Member of Parliament for Anglesey
- In office September 1654 – April 1659

Governor of Denbigh Castle
- In office October 1646 – May 1660

Personal details
- Born: 1618 Drax, West Riding of Yorkshire
- Died: 12 May 1667 (aged 48–49) Lleuar Fawr, Carnarvonshire
- Resting place: St Beuno's Church, Clynnog Fawr
- Spouse: Mary Glynne c. 1650 to his death
- Children: George (1652–1714); Margaret; Jane; Philip (died 1701); William (died 1719); Mary (died 1720?); Alice (died 1720?); Elin (died 1727)

Military service
- Rank: Colonel
- Battles/wars: Wars of the Three Kingdoms Siege of Chester; Denbigh Green; Siege of Denbigh Castle; Battle of Y Dalar Hir; ;

= George Twisleton =

English soldier and politician

George Twisleton, 1618 to 12 May 1667, was a member of the landed gentry from Yorkshire and colonel in the Parliamentarian army during the Wars of the Three Kingdoms. Under the Commonwealth of England, he sat as MP for Anglesey from 1654 to 1659.

Although nominated to the High Court of Justice for the Trial of Charles I in January 1649, he did not participate and thus escaped prosecution after the 1660 Stuart Restoration. Thereafter he lived quietly at home in Lleuar Fawr, Carnarvonshire, where he died in 1667.

==Personal details==
George Twisleton was born in 1618, third son of John Twisleton, who owned lands near Drax and Barlow, North Yorkshire, and Margaret Constable (died 1626). His two elder brothers, John (1614–1682), and Philip (c. 1616–1673), also supported Parliament during the Wars of the Three Kingdoms.

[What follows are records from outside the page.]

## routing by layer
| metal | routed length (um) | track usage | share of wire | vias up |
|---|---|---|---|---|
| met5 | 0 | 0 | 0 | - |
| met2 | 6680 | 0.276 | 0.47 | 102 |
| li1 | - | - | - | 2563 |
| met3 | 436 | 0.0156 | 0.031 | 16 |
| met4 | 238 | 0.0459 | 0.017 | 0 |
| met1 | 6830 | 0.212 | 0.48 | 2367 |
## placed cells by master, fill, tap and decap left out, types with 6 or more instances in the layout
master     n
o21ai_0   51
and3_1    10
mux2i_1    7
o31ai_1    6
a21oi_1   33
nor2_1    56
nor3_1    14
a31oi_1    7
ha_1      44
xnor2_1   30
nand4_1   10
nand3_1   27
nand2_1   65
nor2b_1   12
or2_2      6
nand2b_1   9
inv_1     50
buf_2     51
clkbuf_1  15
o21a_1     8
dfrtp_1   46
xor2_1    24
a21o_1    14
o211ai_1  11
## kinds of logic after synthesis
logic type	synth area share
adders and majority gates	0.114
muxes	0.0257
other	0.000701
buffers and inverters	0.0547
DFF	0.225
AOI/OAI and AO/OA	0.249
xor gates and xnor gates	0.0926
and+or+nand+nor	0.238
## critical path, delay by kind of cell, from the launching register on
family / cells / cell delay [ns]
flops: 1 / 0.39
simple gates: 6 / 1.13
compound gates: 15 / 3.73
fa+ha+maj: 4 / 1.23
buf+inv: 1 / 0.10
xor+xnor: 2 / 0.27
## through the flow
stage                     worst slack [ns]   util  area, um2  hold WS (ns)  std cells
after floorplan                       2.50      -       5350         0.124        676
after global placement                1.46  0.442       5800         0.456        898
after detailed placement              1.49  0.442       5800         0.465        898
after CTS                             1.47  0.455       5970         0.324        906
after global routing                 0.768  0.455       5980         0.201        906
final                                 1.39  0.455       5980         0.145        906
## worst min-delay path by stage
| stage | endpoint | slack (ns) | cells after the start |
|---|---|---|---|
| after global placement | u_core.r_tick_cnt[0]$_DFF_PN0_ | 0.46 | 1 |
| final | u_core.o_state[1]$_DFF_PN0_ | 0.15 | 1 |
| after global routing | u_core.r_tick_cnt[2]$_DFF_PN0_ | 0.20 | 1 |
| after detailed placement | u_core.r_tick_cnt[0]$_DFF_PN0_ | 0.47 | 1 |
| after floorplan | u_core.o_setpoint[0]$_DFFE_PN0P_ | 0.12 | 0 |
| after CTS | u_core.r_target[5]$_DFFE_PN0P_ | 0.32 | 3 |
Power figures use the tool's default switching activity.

Sometime before 1652, he married Mary Glynne (died 1676), a Welsh heiress; they had numerous children, including George (1652–1714), Margaret, Jane, Philip (died 1701), William (died 1719), Mary (died 1720?), Alice (died 1720?), and Elin (died 1727).

==First English Civil War==

When the First English Civil War began in 1642, his brother Philip joined the army of the Eastern Association in Lincolnshire. Twisleton's own movements are uncertain, although it seems likely he served with the Northern Association horse under Sir Thomas Fairfax. In April 1645, he is listed as Lieutenant Colonel of a cavalry regiment in the forces led by Sir William Brereton, Parliamentarian commander in the North Midlands.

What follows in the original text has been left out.